Saved data entries
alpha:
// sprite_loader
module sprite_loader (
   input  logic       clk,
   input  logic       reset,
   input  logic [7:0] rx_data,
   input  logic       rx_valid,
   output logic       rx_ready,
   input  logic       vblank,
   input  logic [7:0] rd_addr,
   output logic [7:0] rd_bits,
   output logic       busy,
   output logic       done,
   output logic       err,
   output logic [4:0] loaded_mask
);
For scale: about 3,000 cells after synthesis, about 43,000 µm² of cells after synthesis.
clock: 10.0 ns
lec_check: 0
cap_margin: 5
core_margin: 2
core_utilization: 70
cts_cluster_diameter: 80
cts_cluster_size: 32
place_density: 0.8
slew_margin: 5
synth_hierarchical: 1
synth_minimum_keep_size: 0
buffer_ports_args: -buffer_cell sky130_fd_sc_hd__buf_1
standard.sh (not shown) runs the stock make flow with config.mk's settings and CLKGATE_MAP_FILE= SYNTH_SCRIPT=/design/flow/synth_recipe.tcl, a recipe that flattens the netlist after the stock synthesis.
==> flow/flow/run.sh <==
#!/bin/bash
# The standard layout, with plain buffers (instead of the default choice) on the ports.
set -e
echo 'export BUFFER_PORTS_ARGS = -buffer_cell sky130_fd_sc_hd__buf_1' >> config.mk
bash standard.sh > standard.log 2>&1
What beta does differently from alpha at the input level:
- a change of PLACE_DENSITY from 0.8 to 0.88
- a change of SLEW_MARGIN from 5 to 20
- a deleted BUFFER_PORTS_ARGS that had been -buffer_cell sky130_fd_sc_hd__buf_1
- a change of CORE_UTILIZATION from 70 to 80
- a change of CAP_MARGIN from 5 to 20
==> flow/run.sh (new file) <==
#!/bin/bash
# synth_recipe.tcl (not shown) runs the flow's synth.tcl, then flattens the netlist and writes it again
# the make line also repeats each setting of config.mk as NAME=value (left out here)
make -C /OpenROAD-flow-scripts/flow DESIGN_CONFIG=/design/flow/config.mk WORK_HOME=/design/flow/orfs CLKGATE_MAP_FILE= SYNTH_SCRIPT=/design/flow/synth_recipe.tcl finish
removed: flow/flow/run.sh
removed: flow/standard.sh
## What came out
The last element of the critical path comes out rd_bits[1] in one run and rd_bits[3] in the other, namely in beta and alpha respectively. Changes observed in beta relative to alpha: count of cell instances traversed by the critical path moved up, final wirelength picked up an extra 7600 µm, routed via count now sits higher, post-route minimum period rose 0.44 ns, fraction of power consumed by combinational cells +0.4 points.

--

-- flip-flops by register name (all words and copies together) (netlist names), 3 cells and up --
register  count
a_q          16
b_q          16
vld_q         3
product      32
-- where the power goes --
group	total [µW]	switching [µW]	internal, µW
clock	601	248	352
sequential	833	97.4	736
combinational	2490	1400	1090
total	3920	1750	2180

* * *

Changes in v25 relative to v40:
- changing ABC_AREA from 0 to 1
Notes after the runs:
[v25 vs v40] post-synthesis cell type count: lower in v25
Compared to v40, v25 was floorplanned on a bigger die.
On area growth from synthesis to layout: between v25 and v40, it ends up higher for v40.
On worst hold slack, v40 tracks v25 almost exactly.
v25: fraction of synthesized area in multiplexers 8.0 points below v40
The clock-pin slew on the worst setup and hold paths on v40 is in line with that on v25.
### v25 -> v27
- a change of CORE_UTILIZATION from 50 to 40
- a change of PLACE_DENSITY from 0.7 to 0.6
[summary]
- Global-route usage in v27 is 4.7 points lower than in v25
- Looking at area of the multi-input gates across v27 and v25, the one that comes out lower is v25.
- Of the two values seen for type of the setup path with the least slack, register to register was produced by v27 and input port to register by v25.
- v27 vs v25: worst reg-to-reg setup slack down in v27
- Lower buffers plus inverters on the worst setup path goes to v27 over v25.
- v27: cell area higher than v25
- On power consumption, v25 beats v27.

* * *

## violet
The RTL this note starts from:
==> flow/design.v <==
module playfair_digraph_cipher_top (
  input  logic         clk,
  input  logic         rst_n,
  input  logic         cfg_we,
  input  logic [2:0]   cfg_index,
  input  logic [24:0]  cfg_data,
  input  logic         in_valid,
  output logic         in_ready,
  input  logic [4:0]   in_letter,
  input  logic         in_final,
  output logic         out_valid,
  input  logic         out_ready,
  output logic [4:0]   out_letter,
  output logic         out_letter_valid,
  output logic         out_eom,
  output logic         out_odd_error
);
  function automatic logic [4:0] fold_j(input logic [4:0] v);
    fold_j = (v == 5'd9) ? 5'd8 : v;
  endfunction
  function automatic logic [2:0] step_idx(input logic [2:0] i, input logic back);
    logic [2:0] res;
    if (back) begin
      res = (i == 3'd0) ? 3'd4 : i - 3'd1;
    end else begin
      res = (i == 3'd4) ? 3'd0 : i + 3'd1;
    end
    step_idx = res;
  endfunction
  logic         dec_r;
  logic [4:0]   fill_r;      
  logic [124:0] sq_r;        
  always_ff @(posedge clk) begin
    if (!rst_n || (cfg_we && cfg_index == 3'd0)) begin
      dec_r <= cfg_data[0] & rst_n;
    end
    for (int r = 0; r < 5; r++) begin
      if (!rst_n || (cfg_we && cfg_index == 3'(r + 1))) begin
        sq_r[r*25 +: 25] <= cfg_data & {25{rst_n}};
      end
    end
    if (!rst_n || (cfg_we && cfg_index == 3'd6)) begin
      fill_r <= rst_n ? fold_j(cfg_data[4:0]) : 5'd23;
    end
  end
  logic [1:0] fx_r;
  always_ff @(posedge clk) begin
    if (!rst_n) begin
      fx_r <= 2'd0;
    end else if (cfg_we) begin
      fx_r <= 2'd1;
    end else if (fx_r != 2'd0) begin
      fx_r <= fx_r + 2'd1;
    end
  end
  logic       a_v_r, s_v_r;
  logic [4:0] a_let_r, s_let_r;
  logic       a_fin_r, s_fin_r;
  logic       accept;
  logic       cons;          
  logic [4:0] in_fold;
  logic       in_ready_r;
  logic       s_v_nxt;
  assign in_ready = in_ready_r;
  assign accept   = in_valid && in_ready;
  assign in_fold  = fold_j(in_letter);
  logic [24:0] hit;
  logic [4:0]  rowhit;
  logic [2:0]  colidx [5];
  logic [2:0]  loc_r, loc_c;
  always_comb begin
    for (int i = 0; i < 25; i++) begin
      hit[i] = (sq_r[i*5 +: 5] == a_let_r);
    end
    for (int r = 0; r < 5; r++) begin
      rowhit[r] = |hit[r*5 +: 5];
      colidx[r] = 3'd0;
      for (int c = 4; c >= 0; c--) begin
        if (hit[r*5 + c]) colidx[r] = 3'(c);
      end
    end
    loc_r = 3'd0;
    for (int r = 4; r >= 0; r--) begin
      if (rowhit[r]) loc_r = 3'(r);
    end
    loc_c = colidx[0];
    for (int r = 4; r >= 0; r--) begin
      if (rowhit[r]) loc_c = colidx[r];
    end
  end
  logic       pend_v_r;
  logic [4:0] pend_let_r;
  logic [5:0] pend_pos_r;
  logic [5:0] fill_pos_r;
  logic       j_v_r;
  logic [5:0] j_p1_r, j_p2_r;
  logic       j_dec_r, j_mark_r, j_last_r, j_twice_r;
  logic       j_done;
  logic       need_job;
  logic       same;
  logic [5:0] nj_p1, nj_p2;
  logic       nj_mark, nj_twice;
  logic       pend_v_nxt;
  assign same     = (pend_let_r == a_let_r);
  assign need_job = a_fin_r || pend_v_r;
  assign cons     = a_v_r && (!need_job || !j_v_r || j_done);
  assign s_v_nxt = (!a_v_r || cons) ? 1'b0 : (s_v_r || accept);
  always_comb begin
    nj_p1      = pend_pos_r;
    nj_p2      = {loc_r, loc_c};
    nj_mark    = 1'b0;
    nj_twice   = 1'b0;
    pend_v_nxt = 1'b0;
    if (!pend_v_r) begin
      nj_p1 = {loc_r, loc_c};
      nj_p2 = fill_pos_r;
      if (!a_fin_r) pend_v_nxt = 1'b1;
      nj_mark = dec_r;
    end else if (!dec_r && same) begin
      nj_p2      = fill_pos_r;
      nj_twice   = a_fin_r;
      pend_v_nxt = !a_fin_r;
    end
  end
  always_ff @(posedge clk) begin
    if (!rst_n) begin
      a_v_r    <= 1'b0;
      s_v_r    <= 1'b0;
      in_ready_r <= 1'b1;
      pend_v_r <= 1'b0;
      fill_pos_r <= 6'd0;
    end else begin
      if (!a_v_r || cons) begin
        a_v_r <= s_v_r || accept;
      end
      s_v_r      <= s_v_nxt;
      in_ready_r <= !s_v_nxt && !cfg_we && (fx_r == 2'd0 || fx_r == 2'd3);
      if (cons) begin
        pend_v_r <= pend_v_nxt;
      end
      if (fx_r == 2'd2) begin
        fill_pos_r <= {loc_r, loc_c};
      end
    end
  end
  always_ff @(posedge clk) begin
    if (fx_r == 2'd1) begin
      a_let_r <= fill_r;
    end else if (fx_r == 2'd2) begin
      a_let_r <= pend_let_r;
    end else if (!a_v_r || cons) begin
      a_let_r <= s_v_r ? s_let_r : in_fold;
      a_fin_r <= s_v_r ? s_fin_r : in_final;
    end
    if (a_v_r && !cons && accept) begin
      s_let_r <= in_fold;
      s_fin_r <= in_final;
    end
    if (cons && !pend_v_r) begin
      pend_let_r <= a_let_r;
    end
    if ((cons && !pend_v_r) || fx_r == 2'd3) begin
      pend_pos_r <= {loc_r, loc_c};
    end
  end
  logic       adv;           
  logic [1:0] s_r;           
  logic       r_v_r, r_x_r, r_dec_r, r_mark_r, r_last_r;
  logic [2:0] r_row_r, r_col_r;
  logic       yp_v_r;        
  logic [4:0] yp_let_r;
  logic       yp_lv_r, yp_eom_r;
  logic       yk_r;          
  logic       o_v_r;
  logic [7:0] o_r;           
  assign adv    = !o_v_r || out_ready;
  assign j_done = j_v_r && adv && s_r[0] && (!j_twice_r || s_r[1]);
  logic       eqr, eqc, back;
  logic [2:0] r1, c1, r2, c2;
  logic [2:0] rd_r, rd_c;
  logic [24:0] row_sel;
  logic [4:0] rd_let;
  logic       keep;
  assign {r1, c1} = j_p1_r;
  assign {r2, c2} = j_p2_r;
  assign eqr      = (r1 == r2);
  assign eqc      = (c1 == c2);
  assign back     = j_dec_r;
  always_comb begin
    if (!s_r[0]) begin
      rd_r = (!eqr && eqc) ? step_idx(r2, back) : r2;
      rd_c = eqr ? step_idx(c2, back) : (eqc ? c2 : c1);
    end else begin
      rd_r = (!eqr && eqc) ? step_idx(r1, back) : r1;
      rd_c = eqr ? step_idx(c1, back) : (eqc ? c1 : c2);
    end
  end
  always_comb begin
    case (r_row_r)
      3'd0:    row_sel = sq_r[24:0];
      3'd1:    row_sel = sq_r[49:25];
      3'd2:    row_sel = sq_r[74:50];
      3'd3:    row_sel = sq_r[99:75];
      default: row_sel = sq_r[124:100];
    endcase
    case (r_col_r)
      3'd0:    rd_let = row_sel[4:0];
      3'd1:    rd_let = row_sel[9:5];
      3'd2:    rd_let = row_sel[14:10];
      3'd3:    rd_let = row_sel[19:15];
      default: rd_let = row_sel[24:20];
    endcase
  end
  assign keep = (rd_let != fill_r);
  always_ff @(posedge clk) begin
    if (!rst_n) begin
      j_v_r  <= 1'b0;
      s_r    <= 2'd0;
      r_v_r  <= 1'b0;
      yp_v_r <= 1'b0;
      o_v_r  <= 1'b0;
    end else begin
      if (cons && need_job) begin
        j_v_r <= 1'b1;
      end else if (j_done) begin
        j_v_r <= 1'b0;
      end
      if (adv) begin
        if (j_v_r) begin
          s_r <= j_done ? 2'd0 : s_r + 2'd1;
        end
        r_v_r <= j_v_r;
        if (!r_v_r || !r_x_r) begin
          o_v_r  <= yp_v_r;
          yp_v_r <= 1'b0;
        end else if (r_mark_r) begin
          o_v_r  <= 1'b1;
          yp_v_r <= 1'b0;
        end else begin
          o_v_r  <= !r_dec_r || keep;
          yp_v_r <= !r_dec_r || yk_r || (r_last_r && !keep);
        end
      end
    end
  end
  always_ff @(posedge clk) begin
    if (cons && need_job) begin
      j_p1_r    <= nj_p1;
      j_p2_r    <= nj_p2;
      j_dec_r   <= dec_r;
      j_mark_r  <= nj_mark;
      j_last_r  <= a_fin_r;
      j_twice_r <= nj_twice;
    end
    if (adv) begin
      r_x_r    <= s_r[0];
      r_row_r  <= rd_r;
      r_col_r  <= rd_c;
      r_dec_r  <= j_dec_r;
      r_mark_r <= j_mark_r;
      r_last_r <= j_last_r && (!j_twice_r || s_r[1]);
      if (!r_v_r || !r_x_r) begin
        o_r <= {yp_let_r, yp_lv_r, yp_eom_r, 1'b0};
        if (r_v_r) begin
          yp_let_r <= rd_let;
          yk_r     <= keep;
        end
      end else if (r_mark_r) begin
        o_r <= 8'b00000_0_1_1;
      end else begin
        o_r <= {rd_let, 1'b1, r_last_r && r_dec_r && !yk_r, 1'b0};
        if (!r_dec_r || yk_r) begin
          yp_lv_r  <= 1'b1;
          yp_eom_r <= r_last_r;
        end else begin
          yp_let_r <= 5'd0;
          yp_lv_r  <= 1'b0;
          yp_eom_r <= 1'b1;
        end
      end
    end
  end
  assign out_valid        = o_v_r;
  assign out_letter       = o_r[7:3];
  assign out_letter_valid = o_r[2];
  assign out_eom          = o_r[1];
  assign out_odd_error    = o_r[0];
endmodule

> WHAT IS NEEDED:
Wherever the string "total" appears in a line above, copy that line.

> SOLUTION BELOW:
group	total [µW]	switching [µW]	internal, µW
total	3920	1750	2180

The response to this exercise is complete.